Given two pandas DataFrames, write code to: (1) merge and aggregate revenue; (2) produce a 2x2 pivot; (3) compute per-state counts with value_counts, nunique/size; (4) add a binary flag via np.where. Reuse the merged DataFrame across parts (assume it persists between steps).

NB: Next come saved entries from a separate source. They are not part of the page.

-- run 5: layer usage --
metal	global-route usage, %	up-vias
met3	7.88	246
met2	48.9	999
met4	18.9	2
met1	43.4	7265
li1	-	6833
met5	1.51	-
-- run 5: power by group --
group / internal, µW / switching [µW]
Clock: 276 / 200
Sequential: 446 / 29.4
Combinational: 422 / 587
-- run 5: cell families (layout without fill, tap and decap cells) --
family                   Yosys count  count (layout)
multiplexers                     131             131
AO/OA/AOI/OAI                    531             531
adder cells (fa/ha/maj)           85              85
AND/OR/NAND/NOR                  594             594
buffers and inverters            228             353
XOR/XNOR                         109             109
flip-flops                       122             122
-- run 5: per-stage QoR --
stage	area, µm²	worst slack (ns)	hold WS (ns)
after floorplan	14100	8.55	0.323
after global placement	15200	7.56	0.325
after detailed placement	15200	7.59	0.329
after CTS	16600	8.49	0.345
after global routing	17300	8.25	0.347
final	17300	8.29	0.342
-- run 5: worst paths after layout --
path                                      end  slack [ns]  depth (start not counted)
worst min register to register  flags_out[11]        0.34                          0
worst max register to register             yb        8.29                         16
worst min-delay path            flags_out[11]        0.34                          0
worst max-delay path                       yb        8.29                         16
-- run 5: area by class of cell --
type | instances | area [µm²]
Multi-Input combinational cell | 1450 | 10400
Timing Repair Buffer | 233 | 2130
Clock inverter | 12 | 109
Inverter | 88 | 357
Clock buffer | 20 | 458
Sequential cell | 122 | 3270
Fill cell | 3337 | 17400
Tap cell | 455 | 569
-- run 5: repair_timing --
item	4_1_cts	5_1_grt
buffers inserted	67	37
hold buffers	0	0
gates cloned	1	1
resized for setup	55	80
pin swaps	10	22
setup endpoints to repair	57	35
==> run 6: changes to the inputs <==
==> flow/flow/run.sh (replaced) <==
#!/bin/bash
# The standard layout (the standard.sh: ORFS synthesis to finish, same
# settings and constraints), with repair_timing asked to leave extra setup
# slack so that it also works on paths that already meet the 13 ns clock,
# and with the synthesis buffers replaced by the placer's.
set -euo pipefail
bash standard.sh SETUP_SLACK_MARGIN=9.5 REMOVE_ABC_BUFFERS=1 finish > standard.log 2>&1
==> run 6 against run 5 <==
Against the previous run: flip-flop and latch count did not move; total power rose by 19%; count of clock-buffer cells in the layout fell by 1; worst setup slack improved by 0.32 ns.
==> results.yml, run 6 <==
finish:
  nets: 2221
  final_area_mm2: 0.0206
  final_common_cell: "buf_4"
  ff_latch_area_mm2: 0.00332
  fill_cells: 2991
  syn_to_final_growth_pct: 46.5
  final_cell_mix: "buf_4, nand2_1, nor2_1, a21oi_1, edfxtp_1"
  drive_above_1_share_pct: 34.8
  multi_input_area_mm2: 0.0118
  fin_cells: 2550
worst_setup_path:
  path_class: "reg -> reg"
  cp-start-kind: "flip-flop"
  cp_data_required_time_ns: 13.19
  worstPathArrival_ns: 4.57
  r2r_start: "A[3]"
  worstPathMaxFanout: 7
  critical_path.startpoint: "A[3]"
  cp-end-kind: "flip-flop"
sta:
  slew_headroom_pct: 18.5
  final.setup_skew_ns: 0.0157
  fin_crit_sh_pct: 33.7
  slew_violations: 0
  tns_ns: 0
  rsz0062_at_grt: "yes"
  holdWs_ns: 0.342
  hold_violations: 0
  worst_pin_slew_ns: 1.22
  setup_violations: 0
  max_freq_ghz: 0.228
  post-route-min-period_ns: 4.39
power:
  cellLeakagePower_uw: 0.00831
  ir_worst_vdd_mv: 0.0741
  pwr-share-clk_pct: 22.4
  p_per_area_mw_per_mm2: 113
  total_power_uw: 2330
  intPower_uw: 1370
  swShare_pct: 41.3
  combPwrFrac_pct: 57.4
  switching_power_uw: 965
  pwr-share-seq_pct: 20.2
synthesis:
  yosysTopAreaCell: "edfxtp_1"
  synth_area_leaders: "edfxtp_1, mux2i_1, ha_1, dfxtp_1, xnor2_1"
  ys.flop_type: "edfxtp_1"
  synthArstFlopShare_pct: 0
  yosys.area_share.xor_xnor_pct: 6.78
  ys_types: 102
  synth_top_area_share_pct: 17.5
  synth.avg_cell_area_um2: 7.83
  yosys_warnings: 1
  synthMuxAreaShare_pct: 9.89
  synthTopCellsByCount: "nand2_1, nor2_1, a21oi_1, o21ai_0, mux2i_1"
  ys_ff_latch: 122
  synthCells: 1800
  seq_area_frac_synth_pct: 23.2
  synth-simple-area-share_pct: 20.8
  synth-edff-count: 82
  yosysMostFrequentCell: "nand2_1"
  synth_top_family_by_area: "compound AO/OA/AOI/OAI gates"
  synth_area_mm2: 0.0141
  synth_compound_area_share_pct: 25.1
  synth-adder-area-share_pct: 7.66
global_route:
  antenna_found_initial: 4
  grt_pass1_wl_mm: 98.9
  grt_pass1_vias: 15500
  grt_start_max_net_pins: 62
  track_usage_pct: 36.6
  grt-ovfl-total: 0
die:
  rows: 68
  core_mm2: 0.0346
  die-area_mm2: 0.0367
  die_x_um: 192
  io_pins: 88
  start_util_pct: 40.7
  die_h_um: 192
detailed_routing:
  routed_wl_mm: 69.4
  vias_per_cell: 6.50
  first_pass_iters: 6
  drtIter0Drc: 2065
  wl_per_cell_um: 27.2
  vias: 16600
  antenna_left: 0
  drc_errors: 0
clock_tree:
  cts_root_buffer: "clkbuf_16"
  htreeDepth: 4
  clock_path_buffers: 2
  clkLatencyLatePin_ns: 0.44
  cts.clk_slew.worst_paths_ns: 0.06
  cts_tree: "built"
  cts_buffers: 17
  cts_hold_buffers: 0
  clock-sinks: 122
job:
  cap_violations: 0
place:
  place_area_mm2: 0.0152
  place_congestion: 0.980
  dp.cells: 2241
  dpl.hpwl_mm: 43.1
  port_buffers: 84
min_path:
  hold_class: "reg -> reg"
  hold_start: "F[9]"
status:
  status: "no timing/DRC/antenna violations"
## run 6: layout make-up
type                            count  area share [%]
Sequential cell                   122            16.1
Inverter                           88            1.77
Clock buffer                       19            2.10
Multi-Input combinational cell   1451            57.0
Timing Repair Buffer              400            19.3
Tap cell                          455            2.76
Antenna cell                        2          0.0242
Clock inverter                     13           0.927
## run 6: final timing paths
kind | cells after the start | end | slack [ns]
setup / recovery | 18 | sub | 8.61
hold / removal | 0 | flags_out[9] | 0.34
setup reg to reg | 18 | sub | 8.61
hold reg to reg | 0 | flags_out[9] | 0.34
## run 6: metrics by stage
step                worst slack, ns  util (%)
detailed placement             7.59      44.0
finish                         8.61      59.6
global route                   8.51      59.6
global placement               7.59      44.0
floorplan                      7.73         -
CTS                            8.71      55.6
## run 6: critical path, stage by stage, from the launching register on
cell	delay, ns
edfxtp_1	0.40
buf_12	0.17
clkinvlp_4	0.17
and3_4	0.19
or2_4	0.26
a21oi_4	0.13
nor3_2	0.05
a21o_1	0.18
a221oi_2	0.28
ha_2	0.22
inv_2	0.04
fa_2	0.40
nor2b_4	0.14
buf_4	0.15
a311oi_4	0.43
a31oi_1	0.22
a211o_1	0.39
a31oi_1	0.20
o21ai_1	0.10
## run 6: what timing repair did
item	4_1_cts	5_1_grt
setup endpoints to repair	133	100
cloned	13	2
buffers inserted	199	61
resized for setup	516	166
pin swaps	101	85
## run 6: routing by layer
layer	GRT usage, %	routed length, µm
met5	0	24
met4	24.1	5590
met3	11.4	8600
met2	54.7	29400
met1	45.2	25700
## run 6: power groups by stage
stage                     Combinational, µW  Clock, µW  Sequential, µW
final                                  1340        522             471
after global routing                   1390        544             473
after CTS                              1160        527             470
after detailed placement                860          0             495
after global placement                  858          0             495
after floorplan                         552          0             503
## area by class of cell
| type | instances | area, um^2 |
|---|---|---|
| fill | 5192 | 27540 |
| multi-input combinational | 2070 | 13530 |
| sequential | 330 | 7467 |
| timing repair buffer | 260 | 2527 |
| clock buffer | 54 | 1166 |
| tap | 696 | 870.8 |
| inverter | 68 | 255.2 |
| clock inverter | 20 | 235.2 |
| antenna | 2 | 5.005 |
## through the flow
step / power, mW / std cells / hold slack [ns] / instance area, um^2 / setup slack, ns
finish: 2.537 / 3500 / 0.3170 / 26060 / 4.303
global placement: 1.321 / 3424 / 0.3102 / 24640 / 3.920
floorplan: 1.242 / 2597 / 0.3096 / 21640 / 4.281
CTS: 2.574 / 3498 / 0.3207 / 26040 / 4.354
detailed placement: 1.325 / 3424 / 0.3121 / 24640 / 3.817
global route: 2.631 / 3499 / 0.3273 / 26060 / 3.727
This is an optimization exercise on Yosys and OpenROAD, whose aim is a short achievable clock period and few clock cycles, not a production implementation. RTL that was checked went through simulation tests only; none was proved equivalent to the original.

## run E
// romprog_core
module romprog_core (
    input  wire        clk,
    input  wire        rst,
    input  wire        rx_valid,
    input  wire [7:0]  rx_data,
    output wire        rx_ready,
    output wire        tx_valid,
    output wire [7:0]  tx_data,
    input  wire        tx_ready,
    output wire        flash_req_valid,
    output wire [2:0]  flash_op,
    output wire [31:0] flash_addr,
    output wire [7:0]  flash_wdata,
    input  wire        flash_resp_valid,
    input  wire [7:0]  flash_rdata
);
Size in the first run: about 75 I/O pins, roughly 42000 sq um of cells after synthesis.
clock: 10.0 ns
lec_check: 0
cap_margin: 20
core_margin: 2
core_utilization: 40
place_density: 0.6
slew_margin: 20
standard.sh (not shown) runs the stock make flow with config.mk's settings and CLKGATE_MAP_FILE= SYNTH_SCRIPT=/design/flow/synth_recipe.tcl, a recipe that flattens the netlist after the stock synthesis.
==> flow/flow/run.sh <==
#!/bin/bash
# The standard layout, with repair_timing asked to reach more setup slack
# than the clock period alone demands (the SDC and period are unchanged).
set -euo pipefail
bash standard.sh SETUP_SLACK_MARGIN=7 finish > standard_flow.log 2>&1
Setup changes, run E to run D
--- a/flow/design.v
+++ b/flow/design.v
@@ -26,70 +26,72 @@
                      F_ERASE_CHIP = 3'd3, F_ENTER_ID = 3'd4, F_LEAVE_ID = 3'd5,
                      F_READ_MFR = 3'd6, F_READ_DEV = 3'd7;
     function is_special;    
         input [7:0] b;
         begin
             is_special = (b[7:2] == 6'b011111) && (b[1] != b[0]);
         end
     endfunction
     reg        rx_ready_r;
     reg        in_frame;     
     reg        in_esc;       
-    reg  [6:0] rl;           
-    reg        rl_nz;        
+    reg  [6:0] rl_q;         
+    reg        clr_q;        
     reg        wv_q;         
     reg  [6:0] wa_q;
     reg  [5:0] wm_q;         
     reg        wm_v;         
     reg  [7:0] wd_q;
     reg        wl0, wl2, wl7, wl8, wl10;    
     assign rx_ready = rx_ready_r;
+    wire [6:0] rl      = clr_q ? 7'd0 : (wv_q ? (rl_q + 7'd1) : rl_q);
+    wire       rl_nz   = (rl != 7'd0);
+    wire       rl_full = (rl == MAX_PACKET);
     wire take      = rx_valid && rx_ready_r;
     wire is_m      = (rx_data == MARKER);
     wire is_e      = (rx_data == ESCAPE);
     wire close_now = take && is_m && in_frame && rl_nz;
-    wire       rl_full = (rl == MAX_PACKET);
-    wire [6:0] rl_nx   = rl_full ? 7'd0 : (rl + 7'd1);
     wire data_byte = take && !is_m && (in_esc || (in_frame && !is_e));
     wire append    = data_byte && !rl_full;
     wire [6:0] rl_m7 = rl - 7'd7;
     always @(posedge clk) begin
         wa_q <= rl;
         wm_q <= rl_m7[5:0];
         wm_v <= (rl >= 7'd7);
         wd_q <= rx_data ^ (in_esc ? ESC_XOR : 8'h00);
-        wv_q <= append;
         wl0  <= append && (rl == 7'd0);
         wl2  <= append && (rl == 7'd2);
         wl7  <= append && (rl == 7'd7);
         wl8  <= append && (rl == 7'd8);
         wl10 <= append && (rl == 7'd10);
         if (rst) begin
             in_frame <= 1'b0;
             in_esc   <= 1'b0;
-            rl       <= 7'd0;
-            rl_nz    <= 1'b0;
-        end else if (take) begin
-            if (is_m) begin
-                in_frame <= !(in_frame && rl_nz);
-                in_esc   <= 1'b0;
-                rl       <= 7'd0;
-                rl_nz    <= 1'b0;
-            end else if (in_frame && is_e) begin
-                in_frame <= 1'b0;
-                in_esc   <= 1'b1;
-            end else if (in_frame || in_esc) begin
-                in_frame <= !rl_full;
-                in_esc   <= 1'b0;
-                rl       <= rl_nx;
-                rl_nz    <= !rl_full;
+            rl_q     <= 7'd0;
+            clr_q    <= 1'b0;
+            wv_q     <= 1'b0;
+        end else begin
+            rl_q  <= rl;
+            clr_q <= take && (is_m || (data_byte && rl_full));
+            wv_q  <= append;
+            if (take) begin
+                if (is_m) begin
+                    in_frame <= !(in_frame && rl_nz);
+                    in_esc   <= 1'b0;
+                end else if (in_frame && is_e) begin
+                    in_frame <= 1'b0;
+                    in_esc   <= 1'b1;
+                end else if (in_frame || in_esc) begin
+                    in_frame <= !rl_full;
+                    in_esc   <= 1'b0;
+                end
             end
         end
     end
     reg  [7:0] h0, h1, h2, h3, h4, h5, h6, h7, h8, h9, h10;
     reg  [7:0] mem [0:63];
     reg        rcap_q;        
     reg  [7:0] rd_q;
     reg  [5:0] ridx;
     always @(posedge clk) begin
         if (wv_q) begin
             case (wa_q)
### Flow results
- Looking at area overhead of the layout relative to synthesis, run D sits 0.47 points above run E.
- On total core area, run D and run E are neck and neck.
- Compared with run E, run D shows finished layout cell area higher by 390 sq um.
- Changes observed in run D relative to run E: final-layout fill cell count did not really move, wire length per cell grew by about 0.37%.
- Between run E and run D, the flow reports count of multi-input gates decreasing by a few percent.
- Of run D and run E, the lower post-route minimum period belongs to run E.
- The hold slack of run D was superior to that of run E.
Testbench counts of run D, summed over its fixed seeds: cycles 45,774.
For run E, only the layout was checked, not whether the RTL still works.

separate check: timing with driven ports:
Ports are ideal in the flow. The routed layouts listed here were re-timed in OpenROAD.
Step 1 sets driving cells, clkbuf_16 on the clock port and buf_2 on the other inputs (assumed; they add their load-dependent delay and slew).
Step 2 also shifts input and output timing later by t, the mid clock arrival at the registers, as if the neighbouring blocks saw the same clock.
Slacks: ideal ports / drivers / drivers and shift; pairs: ideal ports / drivers.
run	t (ns)	setup slack, ns	hold slack, ns	slew at the worst register clock pin (ns)
run E	0.738	6.848 / 6.772 / 6.165	0.455 / 0.455 / 0.455	0.07 / 0.07
run D	0.732	6.840 / 6.768 / 6.285	0.483 / 0.483 / 0.483	0.07 / 0.07
After both steps every run listed still meets setup and hold. For run E, which loses most, drivers alone change the setup slack by -0.076 ns; drivers and shift together by -0.683 ns.
This is an optimization exercise on Yosys and OpenROAD, whose aim is small area, a short achievable clock period and few clock cycles, not a production implementation. RTL that was checked went through simulation tests only; none was proved equivalent to the original. Power is estimated from default activity; no workload was simulated.

rev 12:
Design owd_core, start of the top module:
module owd_core (
    input              clk,
    input              rst,
    input              start,
    input              cancel,
    input      [31:0]  sample_rate_hz,
    input              force_overdrive,
    input              channel_valid,
    input      [7:0]   channel,
    output reg         cur_valid,
    output reg [1:0]   cur_cmd,
    output reg [31:0]  cur_n,
    input              cur_ack,
    input      [63:0]  cur_sample,
    input              cur_level,
    input              cur_eos,
    output             snk_valid,
    output     [180:0] snk_data,
    output             idle,
    output             busy,
    output             halted,
    output reg [1:0]   halt_reason,
    output     [7:0]   chan
);
clock: 12.0 ns
lec_check: 0
abc_clock_period_in_ps: 3500
cap_margin: 30
core_margin: 2
core_utilization: 55
setup_slack_margin: 5
slew_margin: 30
run.sh (not shown) runs the stock make flow with config.mk's settings and CLKGATE_MAP_FILE= SYNTH_SCRIPT=/design/flow/synth_recipe.tcl, a recipe that flattens the netlist after the stock synthesis.
Testbench counts of rev 12, summed over its fixed seeds: cycles 59,345.
### rev 12 -> rev 13
--- a/flow/design.v
+++ b/flow/design.v
@@ -55,17 +55,17 @@
     reg        c_rst, c_warn, c_gtchk, c_gtsp;
     reg [15:0] t10;
     reg [1:0]  t40lo;
     reg [15:0] t15;
     reg        t30lo;
     reg [3:0]  t480lo;
     reg [18:0] t88;
     reg [20:0] t380;
-    reg [22:0] t1000;
+    wire [22:0] t1000 = acc[22:0];
     wire [16:0] t30  = {t15, t30lo};
     wire [17:0] t40  = {t10, t40lo};
     wire [20:0] t480 = {t15, t30lo, t480lo};
     reg [5:0]  tstep;
     wire [12:0] tQ   = acc[12:0];
     wire [19:0] tR   = acc[32:13];
     wire [22:0] tqb  = field_start[22:0];
     wire [19:0] trem = field_start[42:23];
@@ -261,78 +261,66 @@
     wire do_disp = (m2_ok && !x_gh && !x_gl && !unk) || (ph == S_DISP);
     wire f_rst   = (ph == S_DISP) ? c_rst   : x_rst;
     wire f_warn  = (ph == S_DISP) ? c_warn  : x_warn;
     wire f_gtchk = (ph == S_DISP) ? c_gtchk : dd_gt15;
     wire f_gtsp  = (ph == S_DISP) ? c_gtsp  : dd_gt30;
     wire [24:0] fsp_lo  = {1'b0, fall[23:0]} + {8'd0, t30};
     wire [63:0] fall_sp = {fsp_lo[24] ? sb_hi_p1 : fall[63:24], fsp_lo[23:0]};
     always @(posedge clk) begin
-        if (rst) begin
-            ph          <= S_IDLE;
-            halt_reason <= HR_NONE;
-            cfg_chan    <= 8'd0;
-            rv          <= 1'b0;
-        end else begin
+        begin
             rv  <= 1'b0;
             rfd <= 1'b0;
             rfr <= 1'b0;
             if (!thr_ready) begin
                 tstep <= tstep + 6'd1;
                 field_start[42:0] <= {te_rn, te_qn};
                 case (te_wr)
                     4'd1: acc[32:0] <= {trem, tqb[12:0]};
                     4'd2: t10    <= tqb[15:0];
                     4'd3: t15    <= tqb[15:0];
                     4'd4: t30lo  <= tqb[0];
                     4'd5: t40lo  <= tqb[1:0];
                     4'd6: t88    <= tqb[18:0];
                     4'd7: t380   <= tqb[20:0];
                     4'd8: t480lo <= tqb[3:0];
-                    4'd9: t1000  <= tqb[22:0];
+                    4'd9: acc[22:0] <= tqb[22:0];
                     default: ;
                 endcase
             end
             if (asm_pend) begin
                 asm_pend <= 1'b0;
                 if (asm_on) begin
                     if (asm_bit)
                         acc[bits] <= 1'b1;
                     bits <= bits + 6'd1;
                 end
             end
             if ((ph == S_M2) && ack && (bits == 6'd0))
                 field_start <= fall;
-            if (ack && cur_eos) begin
-                if (ph == S_B) begin
-                    ph <= S_EFIX;
-                end else begin
-                    halt_reason <= HR_EOS;
-                    ph          <= S_HALT;
-                end
-            end else begin
+            begin
                 case (ph)
                     S_IDLE: begin
+                        layer       <= LAYER_UNKNOWN;
+                        bits        <= 6'd0;
+                        unk         <= 1'b1;
+                        defer       <= 1'b0;
+                        hacc        <= 1'b0;
+                        lazy        <= 1'b0;
+                        fr_done     <= 1'b0;
+                        asm_pend    <= 1'b0;
+                        tstep       <= 6'd0;
+                        field_start[42:0] <= {1'b0, sample_rate_hz[31:13], 23'd0};
                         if (start) begin
                             if (sample_rate_hz < MIN_SAMPLE_RATE_HZ || !channel_valid) begin
                                 halt_reason <= HR_CONFIG;
                                 ph          <= S_CFGE;
                             end else begin
                                 cfg_chan    <= channel;
                                 halt_reason <= HR_NONE;
-                                layer       <= LAYER_UNKNOWN;
-                                bits        <= 6'd0;
-                                unk         <= 1'b1;
-                                defer       <= 1'b0;
-                                hacc        <= 1'b0;
-                                lazy        <= 1'b0;
-                                fr_done     <= 1'b0;
-                                asm_pend    <= 1'b0;
-                                tstep       <= 6'd0;
-                                field_start[42:0] <= {1'b0, sample_rate_hz[31:13], 23'd0};
                                 ph          <= S_Q;
                             end
                         end
                     end
                     S_CFGE: ph <= S_HALT;
                     S_Q: if (ack) begin
                         rise <= cur_sample;
                         lvl  <= cur_level;
@@ -347,17 +335,18 @@
                     end
                     S_M1: if (ack) begin
                         fall   <= cur_sample;
                         h_lt10 <= dd_lt10;
                         h_gap  <= dd_gt1000;
                         ph     <= S_M2;
                     end
                     S_M2: if (ack) begin
-                        fall <= fall_sp;
+                        if (!x_rst)
+                            fall <= fall_sp;
                         if (!x_gl)
                             rise <= cur_sample;
                         if (x_gh || x_gl) begin
                             rmk   <= MK_INVALID;
                             hacc  <= !x_gh;
                             ph    <= S_GQ;
                         end else begin
                             defer   <= 1'b0;
@@ -470,17 +459,17 @@
                     end
                     default: ;  
                 endcase
                 if (do_disp) begin
                     if (f_rst) begin
                         rv     <= 1'b1;
                         rtype  <= REC_COMMIT;
                         warn   <= f_warn;
-                        ph     <= (ph == S_DISP) ? S_RQ : S_RA;
+                        ph     <= S_RQ;
                     end else if (f_gtsp) begin
                         if (ph == S_DISP)
                             fall  <= fall_sp;
                         rv        <= 1'b1;
                         rtype     <= REC_MARKER;
                         rbase     <= 2'd0;
                         rmk       <= MK_ZERO;
                         lvl       <= 1'b0;
@@ -492,10 +481,25 @@
                     end else if (f_gtchk) begin
                         ph <= S_B;
                     end else begin
                         ph <= S_C1;
                     end
                 end
             end
         end
+        if (ack && cur_eos) begin
+            rv <= 1'b0;
+            if (ph == S_B) begin
+                ph <= S_EFIX;
+            end else begin
+                halt_reason <= HR_EOS;
+                ph          <= S_HALT;
+            end
+        end
+        if (rst) begin
+            ph          <= S_IDLE;
+            halt_reason <= HR_NONE;
+            cfg_chan    <= 8'd0;
+            rv          <= 1'b0;
+        end
     end
 endmodule
==> run notes <==
Rev 13 ended with every stage complete and zero timing, DRC or antenna violations. Post-route met1 wirelength ends up lower on rev 13. Die area shrinks by a few percent when moving from rev 12 to rev 13. Rev 13 against rev 12: routed wire length picked up an extra 1.9%, fraction of power consumed by combinational cells decreased by 16 points relative to the old numbers. Power delta (rev 13 − rev 12): favourable.
For rev 13, only the layout was checked, not whether the RTL still works.

-- re-timing with driven ports --
How much do the figures lean on ideal ports? The routed layouts below were timed once more, with nothing changed but the port constraints. Step 1, drivers: a clkbuf_16 drives clk and a buf_2 each remaining input, both assumed. Step 2 adds t to the input delays and takes it off the output delays; t is the mean of the earliest and latest rising clock arrival at the registers after step 1. Input paths then give back, and output paths get back, about the clock's delay inside the block. a / b / c = no drivers / after step 1 / after step 2; a / b = the first two.
run	shift t [ns]	setup WS [ns]	hold WS [ns]	slew at the worst register clock pin (ns)
rev 12	0.681	5.181 / 5.230 / 4.549	0.456 / 0.456 / 0.456	0.07 / 0.07
rev 13	0.676	5.066 / 5.028 / 4.352	0.467 / 0.467 / 0.467	0.07 / 0.07
After both steps every run listed still meets setup and hold. For rev 13, which loses most, drivers alone change the setup slack by -0.038 ns; drivers and shift together by -0.714 ns.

Data (toy, representative)
users
user_id | is_member | state | age
101 | 1 | CA | 29
102 | 0 | NY | 41
103 | 1 | CA | 35
104 | 0 | TX | 50
orders
order_id | user_id | channel | amount | status
7001 | 101 | SMS | 12.00 | delivered
7002 | 102 | Email | 5.00 | delivered
7003 | 103 | SMS | 7.00 | delivered
7004 | 103 | Email | 4.00 | delivered
7005 | 101 | Organic | 3.50 | delivered
7006 | 104 | SMS | 6.00 | undelivered
Tasks
-
Step 1: Merge orders with users on user_id (left join). Compute two outputs: (a) total delivered revenue by channel; (b) delivered revenue by channel restricted to members (is_member==1). Show groupby(...).sum() results as DataFrames.
-
Step 2: Create a 2x2 pivot of delivered revenue with index=is_member (0/1) and columns=channel in ['SMS','Email'] only, values=amount, aggfunc='sum', fill missing cells with 0. Use pivot_table with aggfunc='sum'.
-
Step 3: From the merged DataFrame, compute per-state: total orders (size) and unique purchasers (nunique of user_id). Return the top-2 states by total orders using sort_values.
-
Step 4: Add column high_value_flag = 1 if (user's lifetime delivered amount >= 15) OR (number of delivered SMS orders per user >= 2), else 0. Use np.where and prior groupby aggregations to avoid SettingWithCopy warnings. Show the final head with relevant columns.